There are several ways to implement a variable-sized buffer. All of them have advantages and disadvantages so that we will discuss them in the next section.
Resizing by copy
The first way to implement a variable-size buffer is to start with a small buffer such as 4KB. If a message does not conform to this 4KB buffer, a larger buffer, such as 8KB, will be allocated, and the data from the 4KB buffer will be copied into the larger buffer.
The benefit of implementing a variable-size buffer by copying is that all data for a single message is kept together in a single contiguous byte array. This will make it easier to parse the information.
The disadvantage of implementing a variable-size buffer by copying is that more data will be copied for larger information.
To reduce the data copy, you can parse the size of the information that flows through your system to find some buffer sizes, which can reduce the number of copies. For example, you might see that most of the information is less than 4KB because they contain very small requests and responses. That means the first buffer size should be 4KB.
Then you may see if a message is larger than 4KB, it is often because it contains a file.
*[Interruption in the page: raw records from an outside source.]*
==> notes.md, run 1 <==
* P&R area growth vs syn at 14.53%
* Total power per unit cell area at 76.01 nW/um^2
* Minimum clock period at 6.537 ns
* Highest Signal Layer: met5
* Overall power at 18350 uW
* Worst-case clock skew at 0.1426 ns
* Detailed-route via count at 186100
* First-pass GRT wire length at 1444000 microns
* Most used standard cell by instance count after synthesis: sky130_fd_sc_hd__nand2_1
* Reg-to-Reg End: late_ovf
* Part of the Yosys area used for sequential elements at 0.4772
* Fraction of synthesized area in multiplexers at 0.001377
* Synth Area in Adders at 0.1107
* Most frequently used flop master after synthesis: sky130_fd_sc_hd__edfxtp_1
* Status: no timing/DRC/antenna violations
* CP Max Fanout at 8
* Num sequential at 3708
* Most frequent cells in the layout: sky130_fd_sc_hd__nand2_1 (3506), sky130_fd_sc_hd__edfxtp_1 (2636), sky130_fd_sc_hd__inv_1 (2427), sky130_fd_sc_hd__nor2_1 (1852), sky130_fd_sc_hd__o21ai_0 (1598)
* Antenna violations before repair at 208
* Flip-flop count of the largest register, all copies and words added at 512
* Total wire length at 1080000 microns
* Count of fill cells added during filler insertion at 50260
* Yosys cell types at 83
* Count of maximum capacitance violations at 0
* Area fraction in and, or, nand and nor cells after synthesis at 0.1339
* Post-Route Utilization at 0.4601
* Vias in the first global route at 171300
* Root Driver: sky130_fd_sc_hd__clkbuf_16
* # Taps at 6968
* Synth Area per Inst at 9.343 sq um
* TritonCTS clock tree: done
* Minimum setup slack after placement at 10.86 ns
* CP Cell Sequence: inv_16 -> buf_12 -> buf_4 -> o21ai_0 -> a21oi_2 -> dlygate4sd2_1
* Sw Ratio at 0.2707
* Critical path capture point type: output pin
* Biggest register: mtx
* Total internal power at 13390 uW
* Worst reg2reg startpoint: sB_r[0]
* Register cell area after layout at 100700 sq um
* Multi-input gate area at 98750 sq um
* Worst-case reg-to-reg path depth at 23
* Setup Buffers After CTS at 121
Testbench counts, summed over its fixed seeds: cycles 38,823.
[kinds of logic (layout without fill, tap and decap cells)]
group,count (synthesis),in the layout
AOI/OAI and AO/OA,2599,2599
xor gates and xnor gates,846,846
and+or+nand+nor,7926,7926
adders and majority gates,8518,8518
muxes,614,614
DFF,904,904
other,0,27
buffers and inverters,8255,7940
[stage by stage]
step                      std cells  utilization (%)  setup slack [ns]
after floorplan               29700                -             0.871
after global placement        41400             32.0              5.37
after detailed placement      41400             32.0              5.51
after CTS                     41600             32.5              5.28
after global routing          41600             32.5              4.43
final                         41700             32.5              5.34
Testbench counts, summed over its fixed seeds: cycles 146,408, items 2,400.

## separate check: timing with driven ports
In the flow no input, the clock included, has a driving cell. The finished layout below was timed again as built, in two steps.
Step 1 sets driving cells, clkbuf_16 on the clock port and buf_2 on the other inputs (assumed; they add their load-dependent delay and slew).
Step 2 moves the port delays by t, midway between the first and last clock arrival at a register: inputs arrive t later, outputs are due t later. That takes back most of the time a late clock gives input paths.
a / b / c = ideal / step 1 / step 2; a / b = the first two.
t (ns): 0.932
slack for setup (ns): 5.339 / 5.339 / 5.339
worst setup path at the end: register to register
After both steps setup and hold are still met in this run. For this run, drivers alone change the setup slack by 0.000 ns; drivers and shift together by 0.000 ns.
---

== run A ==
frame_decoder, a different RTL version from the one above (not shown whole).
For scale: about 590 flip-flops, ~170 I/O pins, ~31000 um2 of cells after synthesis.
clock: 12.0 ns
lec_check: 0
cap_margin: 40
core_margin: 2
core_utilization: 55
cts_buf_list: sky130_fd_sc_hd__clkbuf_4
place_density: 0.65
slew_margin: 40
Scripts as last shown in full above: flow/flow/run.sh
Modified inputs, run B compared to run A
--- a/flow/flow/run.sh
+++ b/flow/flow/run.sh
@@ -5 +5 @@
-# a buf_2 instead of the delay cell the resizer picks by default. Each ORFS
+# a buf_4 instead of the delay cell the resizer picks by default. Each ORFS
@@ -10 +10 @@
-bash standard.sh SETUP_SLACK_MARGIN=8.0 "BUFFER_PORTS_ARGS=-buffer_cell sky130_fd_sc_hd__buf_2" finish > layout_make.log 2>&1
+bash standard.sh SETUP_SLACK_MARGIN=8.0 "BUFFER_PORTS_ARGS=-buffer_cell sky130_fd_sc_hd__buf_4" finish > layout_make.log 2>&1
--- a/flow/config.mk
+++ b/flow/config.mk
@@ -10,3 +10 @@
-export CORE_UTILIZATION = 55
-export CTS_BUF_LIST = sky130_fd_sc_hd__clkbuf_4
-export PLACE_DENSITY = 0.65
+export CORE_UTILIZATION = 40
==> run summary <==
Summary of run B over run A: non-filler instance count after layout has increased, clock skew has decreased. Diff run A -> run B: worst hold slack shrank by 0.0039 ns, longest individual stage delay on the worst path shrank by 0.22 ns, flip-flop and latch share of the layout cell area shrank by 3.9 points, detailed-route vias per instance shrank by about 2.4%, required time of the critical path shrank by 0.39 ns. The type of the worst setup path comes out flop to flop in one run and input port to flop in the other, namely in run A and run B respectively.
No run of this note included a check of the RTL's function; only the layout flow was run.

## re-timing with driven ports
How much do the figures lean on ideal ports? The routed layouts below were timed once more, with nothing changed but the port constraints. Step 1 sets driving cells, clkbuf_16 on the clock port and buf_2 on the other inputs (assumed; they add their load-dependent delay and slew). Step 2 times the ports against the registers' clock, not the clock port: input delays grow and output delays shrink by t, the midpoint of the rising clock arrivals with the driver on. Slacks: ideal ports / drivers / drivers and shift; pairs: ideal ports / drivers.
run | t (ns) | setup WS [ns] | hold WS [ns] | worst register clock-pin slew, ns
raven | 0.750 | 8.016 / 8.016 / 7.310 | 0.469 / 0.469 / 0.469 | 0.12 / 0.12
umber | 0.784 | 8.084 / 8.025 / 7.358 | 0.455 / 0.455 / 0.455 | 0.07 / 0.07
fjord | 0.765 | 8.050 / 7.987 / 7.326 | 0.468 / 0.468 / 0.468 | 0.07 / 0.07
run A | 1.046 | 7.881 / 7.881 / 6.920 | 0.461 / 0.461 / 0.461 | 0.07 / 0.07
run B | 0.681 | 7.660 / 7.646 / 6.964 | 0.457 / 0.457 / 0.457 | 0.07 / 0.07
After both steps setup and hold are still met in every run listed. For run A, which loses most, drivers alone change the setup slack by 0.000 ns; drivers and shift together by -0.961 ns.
This is an optimization exercise on Yosys and OpenROAD, whose aim is small area and few clock cycles, not a production implementation.
In this exercise RTL edits were held to simulation tests only and were not proved equivalent to the original.
Power is estimated from default activity; no workload was simulated.

--- design.v ---
module mnp_crc_step (
    input  wire [15:0] crc_in,
    input  wire [7:0]  octet,
    output reg  [15:0] crc_out
);
    integer i;
    always @* begin
        crc_out = crc_in ^ {8'h00, octet};
        for (i = 0; i < 8; i = i + 1) begin
            if (crc_out[0])
                crc_out = (crc_out >> 1) ^ 16'hA001;
            else
                crc_out = crc_out >> 1;
        end
    end
endmodule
You may then notice that most of the files that pass through your system are less than 128KB. Then you make sense that the size of the second buffer is 128KB.
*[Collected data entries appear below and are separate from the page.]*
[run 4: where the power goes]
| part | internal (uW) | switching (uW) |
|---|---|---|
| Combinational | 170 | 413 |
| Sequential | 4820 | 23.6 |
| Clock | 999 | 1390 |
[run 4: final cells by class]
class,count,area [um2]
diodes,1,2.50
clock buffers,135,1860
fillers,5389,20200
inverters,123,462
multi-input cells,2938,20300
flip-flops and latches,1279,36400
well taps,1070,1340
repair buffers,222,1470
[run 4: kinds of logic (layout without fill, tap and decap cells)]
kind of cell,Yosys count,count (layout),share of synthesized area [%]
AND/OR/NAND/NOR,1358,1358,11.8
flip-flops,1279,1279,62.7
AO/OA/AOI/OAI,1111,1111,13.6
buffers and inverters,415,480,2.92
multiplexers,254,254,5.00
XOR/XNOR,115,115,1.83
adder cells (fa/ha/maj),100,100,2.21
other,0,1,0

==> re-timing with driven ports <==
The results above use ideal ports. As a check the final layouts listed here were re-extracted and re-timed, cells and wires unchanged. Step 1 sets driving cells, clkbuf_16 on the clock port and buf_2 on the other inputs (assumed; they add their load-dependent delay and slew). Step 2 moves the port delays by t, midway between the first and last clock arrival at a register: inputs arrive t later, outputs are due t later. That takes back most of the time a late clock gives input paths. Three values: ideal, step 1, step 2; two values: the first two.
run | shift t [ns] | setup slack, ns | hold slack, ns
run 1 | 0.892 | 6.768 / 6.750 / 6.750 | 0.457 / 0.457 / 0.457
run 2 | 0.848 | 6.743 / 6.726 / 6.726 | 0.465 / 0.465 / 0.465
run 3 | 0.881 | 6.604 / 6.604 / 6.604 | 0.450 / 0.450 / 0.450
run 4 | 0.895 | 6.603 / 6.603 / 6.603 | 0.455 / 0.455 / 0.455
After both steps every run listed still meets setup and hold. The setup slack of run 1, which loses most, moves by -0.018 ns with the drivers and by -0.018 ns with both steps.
Source: an optimization exercise on an open RTL-to-GDS flow (aim: small area, a short achievable clock period and few clock cycles). Production flows keep margins and buffers that such runs may drop.
The RTL was checked by simulation tests, not by an equivalence proof against the original design.
Power figures rest on the tool's default switching activity, not on a simulated workload.

==> inputs of amber <==
Design gfr6_engine, start of the top module:
module gfr6_engine (
    input  wire        clk,
    input  wire        rst_n,
    input  wire        cmd_valid,
    output wire        cmd_ready,
    input  wire [31:0] cmd_data,
    output wire        rsp_valid,
    input  wire        rsp_ready,
    output wire [31:0] rsp_data
);
Settings: LEC_CHECK=0, ABC_CLOCK_PERIOD_IN_PS=3500, CAP_MARGIN=20, CORE_MARGIN=2, CORE_UTILIZATION=40, PLACE_DENSITY=0.6, SLEW_MARGIN=20; clock period 14.0 ns.
standard.sh (not shown) runs the stock make flow with config.mk's settings and CLKGATE_MAP_FILE= SYNTH_SCRIPT=/design/flow/synth_recipe.tcl, a recipe that flattens the netlist after the stock synthesis.
==> flow/flow/run.sh <==
#!/bin/bash
# The standard layout (the standard.sh, unchanged synthesis and steps),
# with ORFS's timing repair aiming for more setup slack than the default.
set -euo pipefail
bash standard.sh SETUP_SLACK_MARGIN=9.5 finish > standard.log 2>&1
==> inputs of garnet, as changes to amber <==
--- a/flow/design.v
+++ b/flow/design.v
@@ -200,14 +200,15 @@
     reg         tblv;
     reg         err;
     reg  [2:0]  ecode;       
     reg  [7:0]  ep;          
     reg  [7:0]  eg;
     reg  [31:0] ecmd;        
     reg  [7:0]  cinv;        
+    reg  [7:0]  ppoly;       
     reg         rdy_q;
     reg         c_v;
     reg  [31:0] c_q;
     reg         v1, l1, g1, m1, e1, b1, r01, b161;
     reg  [2:0]  st1;
     reg  [7:0]  x1, k1;
     reg         v2, m2, e2, b2, r02, b162;
@@ -339,31 +340,31 @@
                 default: ;
             endcase
         end
     end
     wire consume = c_v && adv && !busy;
     wire [7:0] logx, mulxk;
     gfr6_logk u_log  (.i(x1), .o(logx));
-    gfr6_pmul u_pmul (.a(x1), .b(k1), .poly_lo(poly_lo), .p(mulxk));
+    gfr6_pmul u_pmul (.a(x1), .b(k1), .poly_lo(ppoly), .p(mulxk));
     wire [11:0] kbx, kbp, kbc;
     gfr6_booth  u_bx (.b(b1 ? logx : k1), .d(kbx));
     gfr6_booth  u_bp (.b(prod), .d(kbp));
     gfr6_booth  u_bc (.b(cinv), .d(kbc));
     wire [7:0] prod;
     gfr6_mul255 u_mul (.a(l2), .d(k2), .p(prod));
     wire pirr, lunit;
-    gfr6_irr  u_irr  (.poly_lo(poly_lo), .irr(pirr));
+    gfr6_irr  u_irr  (.poly_lo(ppoly), .irr(pirr));
     gfr6_unit u_unit (.i(l2), .o(lunit));
     wire bact   = b2 && v2;
     wire b_done = bact && (step == 3'd6);
     wire b_iter = bact && !b_done;
     wire [7:0] expt;
     gfr6_expk u_exp (.i(t3), .o(expt));
     wire [7:0] psit;
-    gfr6_psi  u_psi (.poly_lo(poly_lo), .x(t4), .y(psit));
+    gfr6_psi  u_psi (.poly_lo(ppoly), .x(t4), .y(psit));
     wire [7:0] f_lo = e4 ? psit : t4;
     wire taken = o_v && rsp_ready;
     wire inc   = adv && v4;
     wire o_load = !o_v || taken;
     wire c_v_n  = (cmd_valid && rdy_q) || (c_v && !consume);
     wire k_v_n  = o_load ? 1'b0 : (k_v || inc);
     wire busy_n = (busy && !(adv && b_done)) || (consume && d_b);
@@ -417,14 +418,15 @@
                 end else if (d_st != ST_OK && !err) begin
                     err   <= 1'b1;
                     ecode <= d_st;
                     ecmd  <= c_q;
                 end
             end
         end
+        ppoly <= poly_lo;
         if (rdy_q)
             c_q <= cmd_data;
         if (adv) begin
             st1  <= d_st;
             l1   <= d_l;
             g1   <= d_g;
             m1   <= d_m;
==> flow/flow/run.sh (replaced) <==
#!/bin/bash
# The standard layout (the standard.sh, unchanged synthesis and steps),
# with ORFS's timing repair aiming for more setup slack than the default and
# the port buffers made of plain buffer cells instead of delay buffers.
set -euo pipefail
bash standard.sh SETUP_SLACK_MARGIN=10 "BUFFER_PORTS_ARGS=-buffer_cell sky130_fd_sc_hd__buf_4" finish > standard.log 2>&1
- ABC_AREA: default -> 1
==> inputs of xenon, as changes to amber <==
--- a/flow/design.v
+++ b/flow/design.v
@@ -50,53 +50,22 @@
     wire [15:0] c3 = csa(c1[15:8], c1[7:0], c2[15:8]);
     wire [15:0] c4 = csa(c2[7:0], pp6, pp7);
     wire [15:0] c5 = csa(c3[15:8], c3[7:0], c4[15:8]);
     wire [15:0] c6 = csa(c5[15:8], c5[7:0], c4[7:0]);
     assign u = c6[15:8];
     assign w = c6[7:0];
 endmodule
-module gfr6_booth (
-    input  wire [7:0]  b,
-    output wire [11:0] d
-);
-    function [2:0] dig(input hi, input mid, input lo);
-        begin
-            dig[2] = hi & ~(mid & lo);
-            dig[1] = (hi & ~mid & ~lo) | (~hi & mid & lo);
-            dig[0] = mid ^ lo;
-        end
-    endfunction
-    assign d = {dig(b[7], b[6], b[5]), dig(b[5], b[4], b[3]),
-                dig(b[3], b[2], b[1]), dig(b[1], b[0], b[7])};
-endmodule
 module gfr6_mul255 (
-    input  wire [7:0]  a,
-    input  wire [11:0] d,
-    output wire [7:0]  p
-);
-    function [7:0] rotl(input [7:0] x, input integer n);
-        rotl = (x << n) | (x >> (8 - n));
-    endfunction
-    function [15:0] csa(input [7:0] x, input [7:0] y, input [7:0] z);
-        reg [7:0] c;
-        begin
-            c = (x & y) | (x & z) | (y & z);
-            csa = {x ^ y ^ z, c[6:0], c[7]};
-        end
-    endfunction
-    function [7:0] pp(input [2:0] g, input [7:0] r1, input [7:0] r2);
-        pp = ((g[0] ? r1 : 8'd0) | (g[1] ? r2 : 8'd0)) ^ {8{g[2]}};
-    endfunction
-    wire [7:0] pp0 = pp(d[2:0],   a,          rotl(a, 1));
-    wire [7:0] pp1 = pp(d[5:3],   rotl(a, 2), rotl(a, 3));
-    wire [7:0] pp2 = pp(d[8:6],   rotl(a, 4), rotl(a, 5));
-    wire [7:0] pp3 = pp(d[11:9],  rotl(a, 6), rotl(a, 7));
-    wire [15:0] c1 = csa(pp0, pp1, pp2);
-    wire [15:0] c2 = csa(c1[15:8], c1[7:0], pp3);
-    gfr6_eac u_eac (.u(c2[15:8]), .w(c2[7:0]), .s(p));
+    input  wire [7:0] a,
+    input  wire [7:0] b,
+    output wire [7:0] p
+);
+    wire [7:0] u, w;
+    gfr6_mulcsa u_csa (.a(a), .b(b), .u(u), .w(w));
+    gfr6_eac    u_eac (.u(u), .w(w), .s(p));
 endmodule
 module gfr6_eac (
     input  wire [7:0] u,
     input  wire [7:0] w,
     output wire [7:0] s
 );
     wire [7:0] p  = u ^ w;
@@ -208,19 +177,18 @@
     reg         c_v;
     reg  [31:0] c_q;
     reg         v1, l1, g1, m1, e1, b1, r01, b161;
     reg  [2:0]  st1;
     reg  [7:0]  x1, k1;
     reg         v2, m2, e2, b2, r02, b162;
     reg  [2:0]  st2;
-    reg  [7:0]  l2;
-    reg  [11:0] k2;          
+    reg  [7:0]  l2, k2;
     reg  [2:0]  step;        
     reg         bval;        
-    reg         v3, e3, n3, r03, b163;
+    reg         v3, e3, r03, b163;
     reg  [2:0]  st3;
     reg  [7:0]  t3, h3;
     reg         v4, e4, r04, b164;
     reg  [2:0]  st4;
     reg  [7:0]  t4, h4;
     reg         o_v, k_v;
     reg  [2:0]  o_st, k_st;
@@ -340,20 +308,16 @@
             endcase
         end
     end
     wire consume = c_v && adv && !busy;
     wire [7:0] logx, mulxk;
     gfr6_logk u_log  (.i(x1), .o(logx));
     gfr6_pmul u_pmul (.a(x1), .b(k1), .poly_lo(poly_lo), .p(mulxk));
-    wire [11:0] kbx, kbp, kbc;
-    gfr6_booth  u_bx (.b(b1 ? logx : k1), .d(kbx));
-    gfr6_booth  u_bp (.b(prod), .d(kbp));
-    gfr6_booth  u_bc (.b(cinv), .d(kbc));
     wire [7:0] prod;
-    gfr6_mul255 u_mul (.a(l2), .d(k2), .p(prod));
+    gfr6_mul255 u_mul (.a(l2), .b(k2), .p(prod));
     wire pirr, lunit;
     gfr6_irr  u_irr  (.poly_lo(poly_lo), .irr(pirr));
     gfr6_unit u_unit (.i(l2), .o(lunit));
     wire bact   = b2 && v2;
     wire b_done = bact && (step == 3'd6);
     wire b_iter = bact && !b_done;
     wire [7:0] expt;
@@ -432,55 +396,53 @@
             b1   <= d_b;
             r01  <= d_r0;
             b161 <= d_b16;
             x1   <= d_x;
             k1   <= d_k;
             if (b_iter) begin
                 l2   <= prod;
-                k2   <= (step == 3'd1 || step == 3'd3) ? kbp : kbc;
+                k2   <= (step == 3'd1 || step == 3'd3) ? prod : cinv;
                 if (step == 3'd5)
                     cinv <= prod;
                 if (step == 3'd0)
                     bval <= lunit && pirr;
                 step <= step + 3'd1;
             end else begin
                 st2  <= st1;
                 m2   <= m1;
                 e2   <= e1;
                 b2   <= b1;
                 r02  <= r01;
                 b162 <= b161;
                 l2   <= l1 ? logx : (g1 ? mulxk : x1);
-                k2   <= (m1 || b1) ? kbx : {4'd0, (g1 ? 8'd0 : k1)};
+                k2   <= b1 ? logx : (g1 ? 8'd0 : k1);
                 step <= 3'd0;
                 if (b1 && v1)
                     cinv <= logx;
             end
             if (b_done) begin
                 st3  <= bval ? ST_OK : ST_INVGEN;
                 e3   <= 1'b0;
-                n3   <= 1'b0;
                 r03  <= 1'b0;
                 b163 <= !bval;
                 t3   <= bval ? 8'd0 : gen;
                 h3   <= bval ? 8'd0 : poly_lo;
             end else begin
                 st3  <= st2;
                 e3   <= e2;
-                n3   <= m2 && !e2;
                 r03  <= r02;
                 b163 <= b162;
                 t3   <= m2 ? prod : l2;
-                h3   <= m2 ? 8'd0 : k2[7:0];
+                h3   <= m2 ? 8'd0 : k2;
             end
             st4  <= st3;
             e4   <= e3;
             r04  <= r03;
             b164 <= b163;
-            t4   <= e3 ? expt : ((n3 && t3 == 8'hFF) ? 8'h00 : t3);
+            t4   <= e3 ? expt : t3;
             h4   <= h3;
         end
         if (o_load) begin
             o_st  <= k_v ? k_st  : st4;
             o_r0  <= k_v ? k_r0  : r04;
             o_b16 <= k_v ? k_b16 : b164;
             o_hi  <= k_v ? k_hi  : h4;
==> flow/run.sh (new file) <==
#!/bin/bash
# synth_recipe.tcl (not shown) runs the flow's synth.tcl, then flattens the netlist and writes it again
# the make line also repeats each setting of config.mk as NAME=value (left out here)
make -C /OpenROAD-flow-scripts/flow DESIGN_CONFIG=/design/flow/config.mk WORK_HOME=/design/flow/orfs CLKGATE_MAP_FILE= SYNTH_SCRIPT=/design/flow/synth_recipe.tcl finish
removed: flow/flow/run.sh
removed: flow/standard.sh
==> comparison table <==
Outcome: garnet complete, no violations; xenon complete, no violations; amber complete, no violations
Power Clock: garnet 813 µW; xenon 852 µW; amber 818 µW
CLK BUF: garnet 37; xenon 36; amber 44
Internal Dissipation: garnet 1390 µW; xenon 1410 µW; amber 1370 µW
Worst path setup slack after routing: garnet 9850 ps; xenon 8720 ps; amber 9290 ps
Pin count of the biggest net entering global routing: garnet 67; xenon 155; amber 186
Fraction of power consumed by sequential logic: garnet 48.7%; xenon 47.2%; amber 48.0%
Met3 capacity usage during global routing: garnet 7.01%; xenon 7.99%; amber 9.65%
Worst hold slack: garnet 384 ps; xenon 418 ps; amber 417 ps
Clock buf/inv share: garnet 2.92%; xenon 3.25%; amber 3.08%
Die X-Extent: garnet 282 µm; xenon 283 µm; amber 281 µm
Maximum fanout along the worst path: garnet 7; xenon 42; amber 47
Number of logic inverters in the finished layout: garnet 560; xenon 147; amber 117
Final layout net count: garnet 5118; xenon 4049; amber 4062
Origin of the worst min-delay path: garnet poly_lo[7]; xenon r01; amber e1
Maximum vdd drop: garnet 0.101 mV; xenon 0.0928 mV; amber 0.102 mV
Testbench counts of amber, summed over its fixed seeds: cycles 13,344.
Testbench counts of garnet, summed over its fixed seeds: cycles 13,344.
Testbench counts of xenon, summed over its fixed seeds: cycles 13,344.

## separate check: timing with driven ports
No port has a modelled driver above. Below, the same layouts with a new extraction and two added sets of constraints.
Step 1 sets driving cells, clkbuf_16 on the clock port and buf_2 on the other inputs (assumed; they add their load-dependent delay and slew).
Step 2, shift: input delay + t, output delay - t, t = (earliest + latest rising clock arrival at the registers) / 2. This alone moves slack from input paths to output paths.
a / b / c = no drivers / after step 1 / after step 2; a / b = the first two.
| run | t (ns) | setup WS [ns] | pins driven straight from the clock port |
|---|---|---|---|
| amber | 0.674 | 9.294 / 9.294 / 9.294 | 1 |
| garnet | 0.656 | 9.852 / 9.852 / 9.461 | 1 |
| xenon | 0.657 | 8.724 / 8.724 / 8.724 | 1 |
After both steps setup and hold are still met in every run listed. The setup slack of garnet, which loses most, moves by 0.000 ns with the drivers and by -0.391 ns with both steps.
What follows belongs to an exercise in optimizing a design on an open flow for small area and a short achievable clock period; a production flow would make more cautious choices. Only simulation tests tie the RTL to the original design; equivalence was not proved. No activity file was given, so power comes from the tool's default toggle rates.

## run A
==> flow/design.v (excerpt) <==
module qd256 (
    input  wire       clk,
    input  wire       rst,
    input  wire       cmd_valid,
    input  wire [2:0] cmd_op,
    input  wire [7:0] cmd_a,
    input  wire [7:0] cmd_b,
    output reg        res_valid,
    output reg  [7:0] res,
    output wire       err
);
Size: roughly 130 cells after synthesis, roughly 32 I/O pins.
export LEC_CHECK = 0
export ABC_AREA = 1
export CAP_MARGIN = 20
export CORE_AREA = 2 2 61 61
export DIE_AREA = 0 0 63 63
export SLEW_MARGIN = 20
create_clock -name core_clock -period 10.0 [get_ports {clk}]
standard.sh (not shown) runs the stock make flow with config.mk's settings and CLKGATE_MAP_FILE= SYNTH_SCRIPT=/design/flow/synth_recipe.tcl, a recipe that flattens the netlist after the stock synthesis.
==> flow/flow/run.sh <==
#!/bin/bash
# Own layout flow: the standard synthesis unchanged, then the logic
# between the registers re-mapped for area by OpenROAD's restructure (ABC),
# then the standard layout with plain buf_1 port buffers and an internal
# setup target for repair_timing (flow/knobs.txt); CTS adds no dummy load cells.
set -euo pipefail
cd "$(dirname "${BASH_SOURCE[0]}")/.."
KNOBS=$(cat flow/knobs.txt)
RES=$PWD/orfs/results/$FLOW_PLATFORM/qd256/base
bash standard.sh synth > make_synth.log 2>&1
mkdir -p rmp_work
LIB=$FLOW_HOME/platforms/$FLOW_PLATFORM/lib/sky130_fd_sc_hd__tt_025C_1v80.lib
python3 flow/libfilter.py "$LIB" rmp_work/rmp.lib 'sky130_fd_sc_hd__probe*' 'sky130_fd_sc_hd__lpflow_*'
RES=$RES LIB=$LIB RMP_LIB=$PWD/rmp_work/rmp.lib \
  openroad -no_init -exit flow/rmp.tcl > openroad_rmp.log 2>&1
# shellcheck disable=SC2086
bash standard.sh $KNOBS \
  "BUFFER_PORTS_ARGS=-buffer_cell sky130_fd_sc_hd__buf_1" \
  "CTS_ARGS=-sink_clustering_enable -repair_clock_nets -dont_use_dummy_load -sink_clustering_size 20 -sink_clustering_max_diameter 100" \
  finish > make_finish.log 2>&1
==> flow/flow/knobs.txt <==
SETUP_SLACK_MARGIN=5.5 PLACE_DENSITY=0.7
Other scripts of this flow, unchanged in this note and not shown: flow/flow/libfilter.py, flow/flow/rmp.tcl
Run A reached the final stage; the timing, design-rule and antenna checks on its layout passed.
Finally you may see that once a message exceeds 128KB, there is no real pattern to determine how big the information is so that the last buffer size should be the maximum information size.
With the size of these 3 buffers based on the size of the information flowing through your system, you will slightly lower some copies of the data. The information below 4KB will not be copied. For 1000000 concurrent connections, that would result in 1000000 * 4KB = 4GB, which is justified on most servers today (2015). Information between 4KB and 128KB will be copied once, and only 4KB of data will need to be copied into the 128KB buffer. The information will be copied two times between 128KB and the maximum information. For the first time, 4KB will be copied, and the second 128KB will be copied so that the larger information is a 132KB copy altogether. Assuming there's not that much information over 128KB, this may be acceptable.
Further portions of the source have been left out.